» EXERCISE DETAILS
Give only the number of lines in these records that include "found".

⁂

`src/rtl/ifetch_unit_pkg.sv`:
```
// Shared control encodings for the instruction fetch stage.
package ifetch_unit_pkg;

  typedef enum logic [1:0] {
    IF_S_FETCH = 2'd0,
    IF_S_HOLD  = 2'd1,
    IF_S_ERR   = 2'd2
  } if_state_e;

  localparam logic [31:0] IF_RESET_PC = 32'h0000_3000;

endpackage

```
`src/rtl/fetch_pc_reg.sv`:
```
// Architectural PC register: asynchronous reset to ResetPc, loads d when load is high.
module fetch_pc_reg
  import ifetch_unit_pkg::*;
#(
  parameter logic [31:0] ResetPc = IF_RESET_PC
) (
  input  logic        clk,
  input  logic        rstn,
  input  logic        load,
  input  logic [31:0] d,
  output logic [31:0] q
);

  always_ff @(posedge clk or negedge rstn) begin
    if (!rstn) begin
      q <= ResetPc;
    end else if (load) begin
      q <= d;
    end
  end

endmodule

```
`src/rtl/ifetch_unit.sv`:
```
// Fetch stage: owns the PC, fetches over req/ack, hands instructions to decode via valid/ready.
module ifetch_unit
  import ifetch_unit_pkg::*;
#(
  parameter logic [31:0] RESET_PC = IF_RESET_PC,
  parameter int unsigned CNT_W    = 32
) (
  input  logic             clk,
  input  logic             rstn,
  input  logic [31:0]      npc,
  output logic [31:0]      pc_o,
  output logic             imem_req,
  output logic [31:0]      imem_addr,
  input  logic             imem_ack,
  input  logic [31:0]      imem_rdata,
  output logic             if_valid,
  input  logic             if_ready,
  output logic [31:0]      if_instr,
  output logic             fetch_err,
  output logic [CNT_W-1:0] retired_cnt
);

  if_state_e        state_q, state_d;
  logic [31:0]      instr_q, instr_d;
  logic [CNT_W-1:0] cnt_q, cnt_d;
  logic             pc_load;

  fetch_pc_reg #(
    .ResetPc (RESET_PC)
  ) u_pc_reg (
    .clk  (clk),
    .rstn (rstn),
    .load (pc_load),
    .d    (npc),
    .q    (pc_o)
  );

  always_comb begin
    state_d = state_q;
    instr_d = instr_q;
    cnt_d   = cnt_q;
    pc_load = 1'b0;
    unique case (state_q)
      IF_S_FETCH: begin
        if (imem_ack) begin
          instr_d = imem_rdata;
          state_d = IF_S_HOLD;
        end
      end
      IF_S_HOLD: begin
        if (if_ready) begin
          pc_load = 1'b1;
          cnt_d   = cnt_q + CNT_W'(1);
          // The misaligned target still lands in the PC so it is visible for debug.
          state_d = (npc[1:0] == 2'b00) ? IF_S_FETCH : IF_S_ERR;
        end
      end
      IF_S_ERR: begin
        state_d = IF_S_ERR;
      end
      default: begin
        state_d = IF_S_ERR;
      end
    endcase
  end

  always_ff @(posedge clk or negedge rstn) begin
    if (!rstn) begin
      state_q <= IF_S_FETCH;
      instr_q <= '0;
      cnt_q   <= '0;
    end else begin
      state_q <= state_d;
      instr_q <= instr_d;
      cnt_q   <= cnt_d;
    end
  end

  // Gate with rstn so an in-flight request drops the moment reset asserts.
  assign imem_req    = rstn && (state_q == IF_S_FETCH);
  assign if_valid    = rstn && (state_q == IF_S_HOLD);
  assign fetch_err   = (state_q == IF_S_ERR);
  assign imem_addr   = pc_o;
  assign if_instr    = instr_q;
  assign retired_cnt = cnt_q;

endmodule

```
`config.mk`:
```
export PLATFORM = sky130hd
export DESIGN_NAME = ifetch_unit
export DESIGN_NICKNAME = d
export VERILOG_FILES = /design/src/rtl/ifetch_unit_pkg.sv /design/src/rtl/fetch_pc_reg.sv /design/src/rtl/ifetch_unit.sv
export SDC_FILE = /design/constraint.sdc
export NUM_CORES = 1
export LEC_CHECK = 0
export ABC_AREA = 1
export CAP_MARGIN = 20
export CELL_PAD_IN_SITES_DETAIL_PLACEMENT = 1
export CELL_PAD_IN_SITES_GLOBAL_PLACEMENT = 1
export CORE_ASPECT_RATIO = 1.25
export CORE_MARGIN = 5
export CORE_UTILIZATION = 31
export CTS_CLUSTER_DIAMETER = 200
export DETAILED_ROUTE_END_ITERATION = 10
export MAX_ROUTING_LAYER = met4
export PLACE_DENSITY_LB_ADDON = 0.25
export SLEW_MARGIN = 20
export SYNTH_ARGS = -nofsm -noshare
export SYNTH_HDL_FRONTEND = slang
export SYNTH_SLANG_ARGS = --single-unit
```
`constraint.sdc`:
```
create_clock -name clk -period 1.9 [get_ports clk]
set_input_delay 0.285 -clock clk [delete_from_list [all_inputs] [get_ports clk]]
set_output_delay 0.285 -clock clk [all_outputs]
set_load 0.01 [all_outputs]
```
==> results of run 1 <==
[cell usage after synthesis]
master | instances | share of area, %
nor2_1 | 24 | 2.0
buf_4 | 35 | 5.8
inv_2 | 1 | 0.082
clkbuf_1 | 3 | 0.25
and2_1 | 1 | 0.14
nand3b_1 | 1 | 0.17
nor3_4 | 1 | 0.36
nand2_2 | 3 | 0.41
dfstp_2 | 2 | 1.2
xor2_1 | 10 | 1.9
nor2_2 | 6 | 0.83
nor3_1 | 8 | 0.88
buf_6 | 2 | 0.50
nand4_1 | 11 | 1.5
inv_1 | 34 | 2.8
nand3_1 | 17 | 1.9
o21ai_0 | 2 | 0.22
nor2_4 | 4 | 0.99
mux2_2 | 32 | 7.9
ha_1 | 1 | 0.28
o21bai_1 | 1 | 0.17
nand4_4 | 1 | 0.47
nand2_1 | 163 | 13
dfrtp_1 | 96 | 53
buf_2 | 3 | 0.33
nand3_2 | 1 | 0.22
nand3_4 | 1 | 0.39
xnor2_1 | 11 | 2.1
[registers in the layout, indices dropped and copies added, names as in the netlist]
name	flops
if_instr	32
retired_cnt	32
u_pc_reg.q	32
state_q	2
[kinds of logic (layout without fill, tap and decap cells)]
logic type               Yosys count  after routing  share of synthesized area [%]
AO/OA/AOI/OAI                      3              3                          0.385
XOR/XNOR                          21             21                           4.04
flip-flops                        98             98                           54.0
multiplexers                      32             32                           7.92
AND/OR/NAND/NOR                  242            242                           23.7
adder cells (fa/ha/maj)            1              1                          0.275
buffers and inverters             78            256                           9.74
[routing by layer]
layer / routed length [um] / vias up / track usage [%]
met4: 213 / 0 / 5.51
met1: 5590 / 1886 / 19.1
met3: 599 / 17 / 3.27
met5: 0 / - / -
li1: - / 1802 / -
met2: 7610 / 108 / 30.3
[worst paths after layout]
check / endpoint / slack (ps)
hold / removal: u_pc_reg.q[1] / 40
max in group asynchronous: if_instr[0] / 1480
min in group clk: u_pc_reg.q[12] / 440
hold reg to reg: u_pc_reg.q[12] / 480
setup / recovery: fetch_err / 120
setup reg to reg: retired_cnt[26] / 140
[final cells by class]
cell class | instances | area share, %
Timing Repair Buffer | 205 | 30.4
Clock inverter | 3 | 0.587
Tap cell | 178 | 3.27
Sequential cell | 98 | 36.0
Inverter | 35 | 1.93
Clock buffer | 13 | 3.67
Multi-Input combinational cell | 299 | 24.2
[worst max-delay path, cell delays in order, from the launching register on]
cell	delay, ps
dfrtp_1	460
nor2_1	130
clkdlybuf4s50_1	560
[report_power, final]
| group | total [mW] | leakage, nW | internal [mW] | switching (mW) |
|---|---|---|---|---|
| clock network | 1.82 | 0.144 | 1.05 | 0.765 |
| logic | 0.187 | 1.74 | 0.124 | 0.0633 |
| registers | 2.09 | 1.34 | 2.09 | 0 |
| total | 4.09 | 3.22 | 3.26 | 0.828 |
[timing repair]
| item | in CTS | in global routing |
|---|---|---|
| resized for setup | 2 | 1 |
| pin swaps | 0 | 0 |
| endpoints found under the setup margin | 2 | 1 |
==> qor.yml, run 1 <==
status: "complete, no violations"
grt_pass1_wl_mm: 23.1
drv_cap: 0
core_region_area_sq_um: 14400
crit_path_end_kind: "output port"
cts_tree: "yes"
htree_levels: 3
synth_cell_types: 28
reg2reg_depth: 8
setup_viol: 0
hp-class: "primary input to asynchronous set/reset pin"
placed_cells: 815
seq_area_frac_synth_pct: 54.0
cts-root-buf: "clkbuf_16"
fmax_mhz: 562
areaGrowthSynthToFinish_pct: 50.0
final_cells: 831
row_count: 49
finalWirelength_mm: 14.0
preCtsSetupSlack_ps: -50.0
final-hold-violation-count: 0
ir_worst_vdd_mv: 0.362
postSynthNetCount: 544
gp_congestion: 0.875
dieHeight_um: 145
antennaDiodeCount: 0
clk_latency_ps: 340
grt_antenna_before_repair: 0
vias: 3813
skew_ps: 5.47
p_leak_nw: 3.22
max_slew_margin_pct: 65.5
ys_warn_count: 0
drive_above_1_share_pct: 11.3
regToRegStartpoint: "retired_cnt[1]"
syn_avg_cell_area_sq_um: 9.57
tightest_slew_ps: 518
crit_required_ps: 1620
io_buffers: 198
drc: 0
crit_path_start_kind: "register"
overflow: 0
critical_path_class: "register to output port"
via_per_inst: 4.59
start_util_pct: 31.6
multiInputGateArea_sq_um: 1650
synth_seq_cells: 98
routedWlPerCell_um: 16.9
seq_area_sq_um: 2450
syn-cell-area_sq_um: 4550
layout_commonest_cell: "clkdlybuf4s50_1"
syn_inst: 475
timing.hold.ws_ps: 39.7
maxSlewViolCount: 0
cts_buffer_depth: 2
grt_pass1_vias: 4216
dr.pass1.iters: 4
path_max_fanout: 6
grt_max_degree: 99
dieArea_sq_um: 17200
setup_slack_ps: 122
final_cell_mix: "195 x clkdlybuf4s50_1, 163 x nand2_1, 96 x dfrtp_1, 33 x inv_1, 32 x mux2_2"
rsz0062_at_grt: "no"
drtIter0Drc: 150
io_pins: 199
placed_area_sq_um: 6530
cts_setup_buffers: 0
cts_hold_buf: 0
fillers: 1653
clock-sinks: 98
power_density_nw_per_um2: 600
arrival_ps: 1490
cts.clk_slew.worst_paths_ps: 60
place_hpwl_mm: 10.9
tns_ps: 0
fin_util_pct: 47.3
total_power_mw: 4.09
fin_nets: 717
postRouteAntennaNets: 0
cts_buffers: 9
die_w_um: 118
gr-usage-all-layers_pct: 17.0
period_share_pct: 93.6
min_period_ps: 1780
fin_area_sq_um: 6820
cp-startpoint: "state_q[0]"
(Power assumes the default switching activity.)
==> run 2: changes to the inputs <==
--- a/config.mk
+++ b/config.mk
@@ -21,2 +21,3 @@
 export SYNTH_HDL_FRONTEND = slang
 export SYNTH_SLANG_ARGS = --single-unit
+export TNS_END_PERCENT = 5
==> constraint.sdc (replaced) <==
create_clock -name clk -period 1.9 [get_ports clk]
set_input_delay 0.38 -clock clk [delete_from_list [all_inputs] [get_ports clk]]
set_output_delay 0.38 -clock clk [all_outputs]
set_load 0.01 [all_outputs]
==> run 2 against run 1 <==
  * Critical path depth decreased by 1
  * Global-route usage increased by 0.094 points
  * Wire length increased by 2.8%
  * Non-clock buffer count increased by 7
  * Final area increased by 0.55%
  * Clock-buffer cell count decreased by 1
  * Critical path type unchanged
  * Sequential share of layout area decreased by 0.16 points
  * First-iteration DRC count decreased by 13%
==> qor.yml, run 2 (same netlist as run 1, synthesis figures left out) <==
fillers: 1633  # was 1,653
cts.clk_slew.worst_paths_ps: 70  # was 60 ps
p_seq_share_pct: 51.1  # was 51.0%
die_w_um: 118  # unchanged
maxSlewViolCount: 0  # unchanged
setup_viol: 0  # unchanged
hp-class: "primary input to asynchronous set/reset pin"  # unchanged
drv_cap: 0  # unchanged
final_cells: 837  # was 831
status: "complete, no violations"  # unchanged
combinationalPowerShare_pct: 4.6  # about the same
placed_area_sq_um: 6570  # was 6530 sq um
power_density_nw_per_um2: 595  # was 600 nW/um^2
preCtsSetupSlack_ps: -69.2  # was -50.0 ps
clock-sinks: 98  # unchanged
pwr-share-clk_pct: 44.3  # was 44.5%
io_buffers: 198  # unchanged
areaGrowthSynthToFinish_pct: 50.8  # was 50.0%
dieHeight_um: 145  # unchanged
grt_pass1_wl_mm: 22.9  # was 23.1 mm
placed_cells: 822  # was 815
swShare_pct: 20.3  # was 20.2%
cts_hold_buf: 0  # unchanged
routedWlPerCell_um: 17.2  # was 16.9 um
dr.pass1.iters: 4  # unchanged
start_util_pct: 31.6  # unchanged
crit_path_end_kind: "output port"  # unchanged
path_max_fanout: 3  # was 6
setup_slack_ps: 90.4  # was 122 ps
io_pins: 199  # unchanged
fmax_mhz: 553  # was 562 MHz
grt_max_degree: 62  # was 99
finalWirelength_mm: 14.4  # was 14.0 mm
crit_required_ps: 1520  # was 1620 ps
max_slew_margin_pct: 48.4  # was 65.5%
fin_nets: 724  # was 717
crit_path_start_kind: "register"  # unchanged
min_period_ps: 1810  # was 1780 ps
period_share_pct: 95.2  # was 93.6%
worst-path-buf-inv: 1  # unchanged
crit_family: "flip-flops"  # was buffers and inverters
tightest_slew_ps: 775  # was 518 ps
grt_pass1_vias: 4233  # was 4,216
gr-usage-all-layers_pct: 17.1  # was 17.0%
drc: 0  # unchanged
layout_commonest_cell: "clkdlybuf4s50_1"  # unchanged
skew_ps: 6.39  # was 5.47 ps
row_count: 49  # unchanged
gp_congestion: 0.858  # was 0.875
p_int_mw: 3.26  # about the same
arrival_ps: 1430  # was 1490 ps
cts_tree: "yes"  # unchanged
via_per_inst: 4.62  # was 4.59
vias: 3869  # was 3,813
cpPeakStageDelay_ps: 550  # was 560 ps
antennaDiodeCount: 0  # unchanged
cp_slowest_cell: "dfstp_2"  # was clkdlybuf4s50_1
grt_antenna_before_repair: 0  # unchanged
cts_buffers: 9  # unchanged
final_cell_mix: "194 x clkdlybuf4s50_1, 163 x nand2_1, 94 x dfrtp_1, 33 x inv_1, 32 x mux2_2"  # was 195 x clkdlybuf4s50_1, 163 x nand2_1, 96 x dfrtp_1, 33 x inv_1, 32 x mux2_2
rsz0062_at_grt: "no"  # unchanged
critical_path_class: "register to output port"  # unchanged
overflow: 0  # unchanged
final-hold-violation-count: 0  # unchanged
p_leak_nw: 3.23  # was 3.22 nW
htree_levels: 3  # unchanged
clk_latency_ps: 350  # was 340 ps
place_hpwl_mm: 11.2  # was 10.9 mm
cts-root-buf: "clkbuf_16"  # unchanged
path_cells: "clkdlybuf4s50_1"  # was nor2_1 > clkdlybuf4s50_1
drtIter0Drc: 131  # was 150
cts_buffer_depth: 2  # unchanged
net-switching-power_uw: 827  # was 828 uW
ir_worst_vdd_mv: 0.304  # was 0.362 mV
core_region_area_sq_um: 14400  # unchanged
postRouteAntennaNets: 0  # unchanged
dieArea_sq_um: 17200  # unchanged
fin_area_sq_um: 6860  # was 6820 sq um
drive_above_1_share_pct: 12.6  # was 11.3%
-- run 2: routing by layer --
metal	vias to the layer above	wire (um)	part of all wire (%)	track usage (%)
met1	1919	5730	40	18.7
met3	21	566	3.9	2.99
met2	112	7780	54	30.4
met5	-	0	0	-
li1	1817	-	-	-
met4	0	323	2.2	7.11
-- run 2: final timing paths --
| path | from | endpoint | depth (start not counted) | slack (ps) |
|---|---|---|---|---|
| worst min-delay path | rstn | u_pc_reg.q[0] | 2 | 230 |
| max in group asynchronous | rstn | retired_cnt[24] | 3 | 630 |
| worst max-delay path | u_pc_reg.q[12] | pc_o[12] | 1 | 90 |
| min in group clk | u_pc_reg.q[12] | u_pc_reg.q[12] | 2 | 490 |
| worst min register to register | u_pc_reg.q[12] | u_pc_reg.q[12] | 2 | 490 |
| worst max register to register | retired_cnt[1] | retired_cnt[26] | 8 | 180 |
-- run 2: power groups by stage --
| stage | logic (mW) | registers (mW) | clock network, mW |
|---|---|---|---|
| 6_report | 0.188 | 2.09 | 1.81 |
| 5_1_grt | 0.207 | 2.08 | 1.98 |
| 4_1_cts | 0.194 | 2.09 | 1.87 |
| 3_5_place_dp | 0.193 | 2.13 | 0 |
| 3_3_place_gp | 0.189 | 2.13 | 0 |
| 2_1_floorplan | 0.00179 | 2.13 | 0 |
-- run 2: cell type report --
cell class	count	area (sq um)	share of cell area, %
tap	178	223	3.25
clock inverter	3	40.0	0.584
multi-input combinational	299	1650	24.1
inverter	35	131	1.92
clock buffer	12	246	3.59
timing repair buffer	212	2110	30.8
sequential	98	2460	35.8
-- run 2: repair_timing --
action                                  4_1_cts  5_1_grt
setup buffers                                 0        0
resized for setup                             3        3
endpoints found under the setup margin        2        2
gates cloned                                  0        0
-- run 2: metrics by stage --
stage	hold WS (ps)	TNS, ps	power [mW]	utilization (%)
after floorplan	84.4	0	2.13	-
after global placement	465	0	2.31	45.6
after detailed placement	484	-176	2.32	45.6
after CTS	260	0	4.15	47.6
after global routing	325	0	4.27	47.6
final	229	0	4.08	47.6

⁂

» SOLUTION
2